Your answer should consist of every line in the records that holds "logic".

Records contained in a dataset
....................

--- src/core/bradc_pkg.sv ---
// package of constants for the bridge converter readout block
package bradc_pkg;
  // ---------------------------------------------------------------
  // clock and timing
  // ---------------------------------------------------------------
  localparam int CLK_MHZ          = 100;
  localparam int MOD_RATE_HZ      = 76800;
  localparam int MOD_DIV          = (CLK_MHZ * 1000000) / MOD_RATE_HZ;
  localparam int MOD_DIV_W        = 11;
  localparam int DEC_SLOW         = 7680;          // modulator samples per result at 10 SPS
  localparam int DEC_FAST         = 960;           // modulator samples per result at 80 SPS
  localparam int DEC_W            = 13;
  localparam int STANDBY_US       = 20;
  localparam int STANDBY_CYC      = STANDBY_US * CLK_MHZ;
  localparam int STANDBY_W        = 12;
  // ---------------------------------------------------------------
  // data format
  // ---------------------------------------------------------------
  localparam int RES_W            = 18;
  localparam int ACC_W            = 56;
  localparam int BITCNT_W         = 5;
  localparam int MAX_SCLK         = 24;
  localparam logic [17:0] POS_FS  = 18'h1FFFF;
  localparam logic [17:0] NEG_FS  = 18'h20000;
endpackage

....................

_Task result_
  localparam logic [17:0] POS_FS  = 18'h1FFFF;
  localparam logic [17:0] NEG_FS  = 18'h20000;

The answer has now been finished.